Since some films have 2 or 3 directors and 2 countries, I changed the 'director' and 'country' fields type from TEXT to JSONB. I also added the 'poster' field for posters' urls.

After the table creation I inserted the data from the ParserWikiPage variable parser one by one. Then I checked the correctness of insertions.

In [1]:
import requests
from bs4 import BeautifulSoup
import bs4
import warnings
warnings.filterwarnings('ignore')
import re

URL = "https://en.wikipedia.org/wiki/List_of_highest-grossing_films"
HEADERS = {'User-Agent': 'Mozilla/5.0'}

def get_soup(url=None):
    """ Return a parsed tag tree of our Nobel prize page """
    if not url:
        response = requests.get(URL, headers=HEADERS)
    else:
        response = requests.get(url, headers=HEADERS)
    if response.status_code != 200:
        print(response.status_code)
    return BeautifulSoup(response.content, "lxml")

# soup = get_soup()

In [2]:
class ParserWikiPage():
    def __init__(self, main_url: str=None):
        """ Init method.
        Args:
            main_url (str, optional): The default wiki paage with a table and links inside. Defaults to None.
        """
        # during the main page's table parsing keep the links to films, which contain more information about movies
        self.films_urls = []
        if main_url:
            self.URL: str = main_url
        else:
            self.URL: str = URL
        # list of dictionaries, each contains film data (title, revenue, etc.)
        self.films = None

    def parse(self):
        """ Main method. Demosntrates the logic: parse the main page first,
            extract films' urls from it, and parse each film separately."""
        self.parse_main_page()
        self.parse_films()
        

    def find_table(self, url: str=None, table_class: str='wikitable') -> bs4.element.Tag:
        """ Method for finding desired tables on the page
        Args:
            url (str, optional): url of a page containing a table. Defaults to None.
            table_class (str, optional): the 'name' of a searched table. Defaults to None.
        Returns:
            bs4.element.Tag: element <table> is returned.
        """
        # if no url and table class => use defauld settings:
        # url = URL — base page with table of movies;
        # table_class='wikitable' — table on the page
        if not url:
            soup = get_soup(self.URL)
        else:
            soup = get_soup(url)

        # find and return the desired table
        table = soup.find('table', {'class':table_class})
        return table
    
    
    def parse_main_page(self, ) -> None:
        """ Method for parsing the main page.
            1) find the table
            2) split the table by rows (extract all <tr> elements), each row = a film
            3) parse each row (except the heading) - extract values: 
            3.1) find all table data <td> elements (table cells)
            3.2) each <td> contains <th> - cell with film name (and film link but it is parsed separately)
            3.3) assign values rank, peak, etc. (separate <td> elements)
            4) parse values separately:
            4.1) extract film title and get rid of some extra symbols
            4.2) parse peak: get rid of <sup> elements using regex (because it was extracted as text from a cell)
            4.3) compile the film url
            4.4) turn revenue (box_office) into a number
            5) form the dictionary
        """
        # 1) and 2) steps
        films_rank_table = self.find_table(self.URL, 'wikitable')
        rows = films_rank_table.find_all('tr')[1:]
        films = []
        # 3)
        for row in rows:
            tds = row.find_all('td')  # table data
            film_field = row.select_one('th')
            rank, peak, box_office, year = tds[0].text.strip(), tds[1].text.strip(), tds[2].text.strip(), tds[3].text.strip() 
            
            # 4)
            name = film_field.text.strip()
            acceptable_smbols = '012345678 .:&–'
            name = ''.join([symbol for symbol in name if symbol.isalpha() or symbol in acceptable_smbols])

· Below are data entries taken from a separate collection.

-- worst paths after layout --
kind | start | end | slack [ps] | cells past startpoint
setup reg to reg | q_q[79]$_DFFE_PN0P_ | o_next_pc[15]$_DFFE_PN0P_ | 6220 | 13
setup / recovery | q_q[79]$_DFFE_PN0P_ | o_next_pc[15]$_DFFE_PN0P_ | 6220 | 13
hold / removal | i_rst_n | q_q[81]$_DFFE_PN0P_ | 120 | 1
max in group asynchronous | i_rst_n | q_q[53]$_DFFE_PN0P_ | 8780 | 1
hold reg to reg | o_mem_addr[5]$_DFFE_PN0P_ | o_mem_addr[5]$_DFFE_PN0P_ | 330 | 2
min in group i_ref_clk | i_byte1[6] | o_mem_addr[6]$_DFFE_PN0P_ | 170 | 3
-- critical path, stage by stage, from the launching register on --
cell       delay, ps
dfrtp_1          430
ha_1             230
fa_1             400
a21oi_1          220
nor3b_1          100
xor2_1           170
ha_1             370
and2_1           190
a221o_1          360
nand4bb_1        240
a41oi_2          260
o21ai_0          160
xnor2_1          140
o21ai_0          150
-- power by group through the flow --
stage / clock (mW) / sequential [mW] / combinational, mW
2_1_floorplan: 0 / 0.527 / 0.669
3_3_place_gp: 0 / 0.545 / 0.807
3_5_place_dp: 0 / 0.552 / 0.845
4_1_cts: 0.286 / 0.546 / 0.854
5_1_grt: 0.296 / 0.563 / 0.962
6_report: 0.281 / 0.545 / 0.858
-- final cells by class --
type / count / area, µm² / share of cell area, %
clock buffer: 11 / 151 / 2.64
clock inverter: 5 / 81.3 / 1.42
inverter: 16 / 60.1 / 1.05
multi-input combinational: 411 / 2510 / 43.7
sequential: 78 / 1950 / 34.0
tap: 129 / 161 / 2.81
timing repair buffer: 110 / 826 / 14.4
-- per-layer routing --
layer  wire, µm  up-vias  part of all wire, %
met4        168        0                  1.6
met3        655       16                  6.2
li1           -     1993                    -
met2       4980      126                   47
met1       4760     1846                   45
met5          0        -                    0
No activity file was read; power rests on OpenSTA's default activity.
==> config.mk <==
export PLATFORM = sky130hd
export DESIGN_NAME = dai_top
export DESIGN_NICKNAME = d
export VERILOG_FILES = /design/src/dai_pkg.sv /design/src/dai_top.sv /design/src/dai_sync.sv /design/src/dai_timer.sv
export VERILOG_INCLUDE_DIRS = /design/src
export SDC_FILE = /design/constraint.sdc
export NUM_CORES = 1
export LEC_CHECK = 0
export BUFFER_PORTS_ARGS = -buffer_cell sky130_fd_sc_hd__buf_2
export CAP_MARGIN = 25
export CORE_MARGIN = 5
export CORE_UTILIZATION = 50
export DETAILED_ROUTE_END_ITERATION = 8
export PLACE_DENSITY = 0.74
export SKIP_CTS_REPAIR_TIMING = 1
export SLEW_MARGIN = 30
export SYNTH_ARGS = -nofsm -noshare
export SYNTH_HDL_FRONTEND = slang
export SYNTH_HIERARCHICAL = 1
export SYNTH_SLANG_ARGS = --single-unit
==> constraint.sdc <==
create_clock -name aclk -period 3.1 [get_ports aclk]
set_clock_uncertainty 0.05 [all_clocks]
set_input_delay 0.31 -clock aclk [delete_from_list [all_inputs] [get_ports aclk]]
set_output_delay 0.31 -clock aclk [all_outputs]
set_load 0.01 [all_outputs]
==> src/dai_regs.svh <==
// Offsets, word fields, reset values and timing counts of the interlock block
`ifndef DAI_REGS_SVH
`define DAI_REGS_SVH

// Register byte offsets
`define DAI_ADDR_W       8
`define DAI_CTRL_OFS     8'h00
`define DAI_MEMDATA_OFS  8'h04
`define DAI_STATUS_OFS   8'h08
`define DAI_ADDROUT_OFS  8'h0C
`define DAI_IDXOP_OFS    8'h10
`define DAI_OPLATCH_OFS  8'h14
`define DAI_INDEX0_OFS   8'h20
`define DAI_INDEX3_OFS   8'h2C

// Instruction word fields
`define DAI_ADDR_MSB     15
`define DAI_DEFER_BIT    17
`define DAI_IDXSEL_MSB   19
`define DAI_IDXSEL_LSB   18
`define DAI_HOLD_BIT     23
`define DAI_OP_MSB       29
`define DAI_OP_LSB       24
`define DAI_CF_MSB       31
`define DAI_CF_LSB       30
`define DAI_OP_IOS       6'h2A

// Reset values and response codes
`define DAI_WORD_RST     32'h0000_0000
`define DAI_OKAY         2'h0
`define DAI_SLVERR       2'h2

// Timing: settling time after in-out pulses
`define DAI_CLK_NS       50
`define DAI_SETTLE_NS    1600
`define DAI_SETTLE_CYC   ((`DAI_SETTLE_NS + `DAI_CLK_NS - 1) / `DAI_CLK_NS)
`define DAI_CNT_W        6

`endif

==> src/dai_pkg.sv <==
// Types shared by the interlock block
package dai_pkg;

    // Instruction-cycle counter states
    typedef enum logic [3:0] {
        DAI_S00, DAI_S01, DAI_S02, DAI_S11, DAI_S12, DAI_S13, DAI_S14,
        DAI_S22, DAI_S23, DAI_S24, DAI_S25, DAI_S26, DAI_S31
    } dai_state_t;

endpackage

            peak = re.sub(r'[A-Z]+\d?', '', peak)

            film_url = "https://en.wikipedia.org/" + row.find('i').find('a').get('href')
            self.films_urls.append(film_url)
            
            
            box_office = re.findall('\$.{0,20}', box_office)[0]
            box_office = int(re.sub(',', '', box_office[1:]))
            
            # 5)
            films.append({
                'name':name,
                'year':int(year),
                'rank':int(rank),
                'peak':int(peak),
                'revenue':box_office,
                'wiki_page': film_url,
            })
        self.films = films
    

    def parse_films(self) -> None:
        """ Method for parsing each film separately.
            self.films - list of dictionaries
            Use of self.parse_film_page()
        """  
        for film in self.films:
            film['director'] = []
            film['country'] = []
            film['poster'] = None
            url = film['wiki_page']
            self.parse_film_page(url, film)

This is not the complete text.